Kit Williams now primarily works as a figurative painter in which he uses traditional oil-painting techniques, fashioning first a wooden panel covered in linen and oil gesso. He then uses many layers of opaque and transparent Dutch oil paint to create highly luminous images.

Williams likes to maintain complete control of every aspect of his artwork including making the clothes worn by the models, creating sets and props, and often making mechanisms either within the frame or the painting that reveal moving elements of the artwork and encourage interaction by the viewer.

Using marquetry techniques, he has always made his own frames which enables him to make pictures of any shape and allow elements of the picture to continue into the frame in often intricate detail.[2]

Past Work

Masquerade, 1979
The Golden Hare crafted by Kit Williams himself

As well as his most well known book Masquerade, Williams wrote another puzzle book with a bee theme; the puzzle was to figure out the title of the book and represent it without using the written word. This competition ran for just a year and a day and the winner was revealed on the live BBC TV chatshow Wogan.

In 1985, Kit Williams designed the Wishing Fish Clock, a centrepiece of the Regent Arcade shopping centre in Cheltenham, Gloucestershire, England. Over 45 feet tall, the clock features a duck that lays a never-ending stream of golden eggs and includes a family of mice that are continually trying to evade a snake sitting on top of the clock. Hanging from the base of the clock is a large wooden fish that blows bubbles every half-hour. Catching one of these bubbles entitles you to make a wish, hence the name of the clock.

Other clocks designed by Williams can be found in Telford Shopping Centre and in the Midsummer Place section of Central Milton Keynes Shopping Centre.

The Wishing Fish Clock, Regent Arcade, Cheltenham

Williams was also involved in the design of the Dragonfly Maze in Bourton-on-the-Water, Gloucestershire, England, which comprises a yew maze with a pavilion at the centre. The object is not only to reach the pavilion, but to gather clues as one navigates the maze. Correctly interpreting these clues when one reaches the pavilion allows access to the maze's final secret.

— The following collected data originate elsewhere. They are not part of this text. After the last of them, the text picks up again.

--- config.mk ---
export PLATFORM = sky130hd
export DESIGN_NAME = dsi_pkt_scheduler_flat
export DESIGN_NICKNAME = d
export VERILOG_FILES = /design/src/rtl/dsi_pkt_scheduler_if.sv /design/src/rtl/dsi_pkt_scheduler.sv /design/src/flat_wrapper.sv
export SDC_FILE = /design/constraint.sdc
export NUM_CORES = 1
export LEC_CHECK = 0
export CORE_UTILIZATION = 42
export CTS_BUF_LIST = sky130_fd_sc_hd__clkbuf_16
export DETAILED_ROUTE_END_ITERATION = 10
export PLACE_DENSITY = 0.75
export SLEW_MARGIN = 10
export SYNTH_ARGS = -nofsm -noshare
export SYNTH_HDL_FRONTEND = slang
export SYNTH_SLANG_ARGS = --single-unit
--- constraint.sdc ---
create_clock -name pixclk -period 1.9 [get_ports pixclk]
set_input_delay 0.19 -clock pixclk [delete_from_list [all_inputs] [get_ports pixclk]]
set_output_delay 0.19 -clock pixclk [all_outputs]
set_load 0.01 [all_outputs]
--- src/rtl/dsi_pkt_scheduler_if.sv ---
// dsi_pkt_scheduler_if: host-command and packetizer-request bundle of the DSI packet scheduler.
//  cmd_*  : host DCS short command in (valid held until cmd_ready pulse).
//  pkt_*  : request to the lane packetizer (pkt_req held until pkt_ack).
//  master = scheduler side, slave = host/packetizer side.
interface dsi_pkt_scheduler_if;
  logic        cmd_valid;
  logic [5:0]  cmd_dt;
  logic [15:0] cmd_data;
  logic        cmd_ready;
  logic        pkt_req;
  logic [1:0]  pkt_vc;
  logic [5:0]  pkt_dt;
  logic [15:0] pkt_wc;
  logic        pkt_ack;

  modport master (
    input  cmd_valid, cmd_dt, cmd_data, pkt_ack,
    output cmd_ready, pkt_req, pkt_vc, pkt_dt, pkt_wc
  );

  modport slave (
    output cmd_valid, cmd_dt, cmd_data, pkt_ack,
    input  cmd_ready, pkt_req, pkt_vc, pkt_dt, pkt_wc
  );
endinterface

--- src/rtl/dsi_pkt_scheduler.sv ---
// dsi_pkt_scheduler: turns VSYNC/HSYNC/DE edges into DSI short packets (VSS/VSE/HSS) and one
//  long-packet header request per DE line; slots host short commands into vertical blanking.
// Latency: input edge before E0 -> pending at E1 -> pkt_req high after E2; GAP_CYC gap cycles after ack.
// Backpressure: pkt_req holds until pkt_ack; events keep latching meanwhile and coalesce (ovf_err) if repeated.
// Ports: pixclk, rstn (async active-low); vsync/hsync/de video timing; bus (master modport):
//  cmd_valid/cmd_dt/cmd_data/cmd_ready, pkt_req/pkt_vc/pkt_dt/pkt_wc/pkt_ack;
//  line_cnt (DE lines this frame), frame_cnt (VSS issued), ovf_err (sticky coalesce flag).
// Build option: define DSI_SCHED_VSE_EN to emit VSE (DT 6'h11) on vsync fall.
module dsi_pkt_scheduler #(
  parameter logic [1:0]  VC       = 2'd0,
  parameter logic [5:0]  DT       = 6'h3E,
  parameter logic [15:0] WC       = 16'h05A0,
  parameter logic        SYNC_POL = 1'b1,
  parameter int unsigned GAP_CYC  = 4
) (
  input  logic                       pixclk,
  input  logic                       rstn,
  input  logic                       vsync,
  input  logic                       hsync,
  input  logic                       de,
  dsi_pkt_scheduler_if.master        bus,
  output logic [11:0]                line_cnt,
  output logic [15:0]                frame_cnt,
  output logic                       ovf_err
);

  localparam logic [3:0] GAP_LD = 4'(GAP_CYC - 1);
  localparam logic [5:0] DT_VSS = 6'h01;
  localparam logic [5:0] DT_HSS = 6'h21;
`ifdef DSI_SCHED_VSE_EN
  localparam logic [5:0] DT_VSE = 6'h11;
`endif

  typedef enum logic [1:0] {IDLE, REQ, GAP} state_t;
  typedef enum logic [2:0] {
    SEL_NONE,
    SEL_VSS,
`ifdef DSI_SCHED_VSE_EN
    SEL_VSE,
`endif
    SEL_HSS,
    SEL_LPK,
    SEL_CMD
  } sel_t;

  state_t      state, state_nx;
  sel_t        sel;
  logic [2:0]  sync_in, d1, d2, rise;
  logic        vss_p, hss_p, lpk_p, vblank, ovf_now;
  logic [3:0]  gap_cnt;
  logic [1:0]  pkt_vc_r;
  logic [5:0]  pkt_dt_r;
  logic [15:0] pkt_wc_r;
  logic        cmd_ready_r;

  // Sync inputs normalised to active-high; history bit order {vsync, hsync, de}.
  assign sync_in = {vsync ^ ~SYNC_POL, hsync ^ ~SYNC_POL, de};
  assign rise    = d1 & ~d2;

`ifdef DSI_SCHED_VSE_EN
  logic vse_p, vs_fall;
  assign vs_fall = ~d1[2] & d2[2];
`endif

  // A repeat event is only an overflow if its flag survives this edge (not being issued now).
  always_comb begin
    ovf_now = (rise[2] & vss_p & (sel != SEL_VSS)) |
              (rise[1] & hss_p & (sel != SEL_HSS)) |
              (rise[0] & lpk_p & (sel != SEL_LPK));
`ifdef DSI_SCHED_VSE_EN
    ovf_now = ovf_now | (vs_fall & vse_p & (sel != SEL_VSE));
`endif
  end

  always_ff @(posedge pixclk or negedge rstn) begin
    if (!rstn) begin
      d1      <= '0;
      d2      <= '0;
      vss_p   <= 1'b0;
      hss_p   <= 1'b0;
      lpk_p   <= 1'b0;
      vblank  <= 1'b1;
      ovf_err <= 1'b0;
`ifdef DSI_SCHED_VSE_EN
      vse_p   <= 1'b0;
`endif
    end else begin
      d1      <= sync_in;
      d2      <= d1;
      // New event wins over the clear of the packet being issued this edge.
      vss_p   <= rise[2] | (vss_p & (sel != SEL_VSS));
      hss_p   <= rise[1] | (hss_p & (sel != SEL_HSS));
      lpk_p   <= rise[0] | (lpk_p & (sel != SEL_LPK));
      ovf_err <= ovf_err | ovf_now;
`ifdef DSI_SCHED_VSE_EN
      vse_p   <= vs_fall | (vse_p & (sel != SEL_VSE));
`endif
      if (rise[2])
        vblank <= 1'b1;
      else if (rise[0])
        vblank <= 1'b0;
    end
  end

  always_ff @(posedge pixclk or negedge rstn) begin
    if (!rstn)
      state <= IDLE;
    else
      state <= state_nx;
  end

  // Priority VSS > VSE > HSS > LPKT > CMD; CMD only in vblank with nothing else pending.
  always_comb begin
    sel      = SEL_NONE;
    state_nx = state;
    case (state)
      IDLE: begin
        if (vss_p)                        sel = SEL_VSS;
`ifdef DSI_SCHED_VSE_EN
        else if (vse_p)                   sel = SEL_VSE;
`endif
        else if (hss_p)                   sel = SEL_HSS;
        else if (lpk_p)                   sel = SEL_LPK;
        else if (vblank && bus.cmd_valid) sel = SEL_CMD;
        if (sel != SEL_NONE)
          state_nx = REQ;
      end
      REQ:     if (bus.pkt_ack) state_nx = GAP;
      GAP:     if (gap_cnt == 4'd0) state_nx = IDLE;
      default: state_nx = IDLE;
    endcase
  end

  always_ff @(posedge pixclk or negedge rstn) begin
    if (!rstn) begin
      pkt_vc_r    <= '0;
      pkt_dt_r    <= '0;
      pkt_wc_r    <= '0;
      cmd_ready_r <= 1'b0;
      line_cnt    <= '0;
      frame_cnt   <= '0;
      gap_cnt     <= '0;
    end else begin
      cmd_ready_r <= (sel == SEL_CMD);
      if (sel != SEL_NONE)
        pkt_vc_r <= VC;
      case (sel)
        SEL_VSS: begin
          pkt_dt_r  <= DT_VSS;
          pkt_wc_r  <= '0;
          frame_cnt <= frame_cnt + 16'd1;
          line_cnt  <= '0;
        end
`ifdef DSI_SCHED_VSE_EN
        SEL_VSE: begin
          pkt_dt_r <= DT_VSE;
          pkt_wc_r <= '0;
        end
`endif
        SEL_HSS: begin
          pkt_dt_r <= DT_HSS;
          pkt_wc_r <= '0;
        end
        SEL_LPK: begin
          pkt_dt_r <= DT;
          pkt_wc_r <= WC;
          if (line_cnt != 12'hFFF)
            line_cnt <= line_cnt + 12'd1;
        end
        SEL_CMD: begin
          pkt_dt_r <= bus.cmd_dt;
          pkt_wc_r <= bus.cmd_data;
        end
        default: ;
      endcase
      if (state == REQ && bus.pkt_ack)
        gap_cnt <= GAP_LD;
      else if (state == GAP && gap_cnt != 4'd0)
        gap_cnt <= gap_cnt - 4'd1;
    end
  end

  // pkt_req decodes the state directly so reset drops it asynchronously.
  assign bus.pkt_req   = (state == REQ);
  assign bus.pkt_vc    = pkt_vc_r;
  assign bus.pkt_dt    = pkt_dt_r;
  assign bus.pkt_wc    = pkt_wc_r;
  assign bus.cmd_ready = cmd_ready_r;

endmodule

--- src/flat_wrapper.sv ---
// flat-port wrapper written by rule: the top's interface ports become plain ports
module dsi_pkt_scheduler_flat 
#(
  parameter logic [1:0]  VC       = 2'd0,
  parameter logic [5:0]  DT       = 6'h3E,
  parameter logic [15:0] WC       = 16'h05A0,
  parameter logic        SYNC_POL = 1'b1,
  parameter int unsigned GAP_CYC  = 4
)
  (pixclk, rstn, vsync, hsync, de, line_cnt, frame_cnt, ovf_err, bus_cmd_valid, bus_cmd_dt, bus_cmd_data, bus_pkt_ack, bus_cmd_ready, bus_pkt_req, bus_pkt_vc, bus_pkt_dt, bus_pkt_wc);
  dsi_pkt_scheduler_if bus_i ();
  input  logic pixclk;
  input  logic rstn;
  input  logic vsync;
  input  logic hsync;
  input  logic de;
  output logic [11:0] line_cnt;
  output logic [15:0] frame_cnt;
  output logic ovf_err;
  input wire logic [$bits(bus_i.cmd_valid)-1:0] bus_cmd_valid;
  input wire logic [$bits(bus_i.cmd_dt)-1:0] bus_cmd_dt;
  input wire logic [$bits(bus_i.cmd_data)-1:0] bus_cmd_data;
  input wire logic [$bits(bus_i.pkt_ack)-1:0] bus_pkt_ack;
  output wire logic [$bits(bus_i.cmd_ready)-1:0] bus_cmd_ready;
  output wire logic [$bits(bus_i.pkt_req)-1:0] bus_pkt_req;
  output wire logic [$bits(bus_i.pkt_vc)-1:0] bus_pkt_vc;
  output wire logic [$bits(bus_i.pkt_dt)-1:0] bus_pkt_dt;
  output wire logic [$bits(bus_i.pkt_wc)-1:0] bus_pkt_wc;
  assign bus_i.cmd_valid = bus_cmd_valid;
  assign bus_i.cmd_dt = bus_cmd_dt;
  assign bus_i.cmd_data = bus_cmd_data;
  assign bus_i.pkt_ack = bus_pkt_ack;
  assign bus_cmd_ready = bus_i.cmd_ready;
  assign bus_pkt_req = bus_i.pkt_req;
  assign bus_pkt_vc = bus_i.pkt_vc;
  assign bus_pkt_dt = bus_i.pkt_dt;
  assign bus_pkt_wc = bus_i.pkt_wc;
  dsi_pkt_scheduler #(.VC(VC), .DT(DT), .WC(WC), .SYNC_POL(SYNC_POL), .GAP_CYC(GAP_CYC)) u_core (.pixclk(pixclk), .rstn(rstn), .vsync(vsync), .hsync(hsync), .de(de), .bus(bus_i), .line_cnt(line_cnt), .frame_cnt(frame_cnt), .ovf_err(ovf_err));
endmodule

Masquerade and the Golden Hare

In August 2009, Kit Williams was reunited with the golden hare which he had not seen for more than 30 years.[3] He is quoted as saying:

"I had not remembered it being as delicate as it is ... Then when I picked it up the little bells jingled, and it sparkled in a way that I had forgotten as well."

This reuniting was revealed in a BBC Four sixty minute documentary on William's work, The Man Behind The Masquerade on 2 December 2009, beginning with Masquerade and ending with an exhibition of the best 18 pieces of his art from the last thirty years at London's Portal Gallery, which had first exhibited his work in the 1970s. The programme showed Williams being reunited with the golden hare for the first time when it was loaned by its anonymous present owner in the Far East.[4]

The hare was on display at the V&A Museum, London, as part of its British Design 1948 – 2012 retrospective from 31 March to 12 August 2012.[5]

Select bibliography

References

  1. Morris, Scot (January 1982). "Buried Treasure". Omni 4 (4): 126.
  2. "Kit Williams' Official Website : About Kit Williams".
  3. Douglas, Torin (20 August 2009). "Artist reunited with golden hare". BBC News. Retrieved 19 September 2011.
  4. "BBC Four reunites artist Kit Williams with the missing Golden Hare". BBC Press Office. 20 August 2009. Retrieved 19 September 2011.
  5. Michael, Apphia. "'British Design 1948–2012: Innovation in the Modern Age' at the V&A, London". Wallpaper.com. Retrieved 4 April 2012.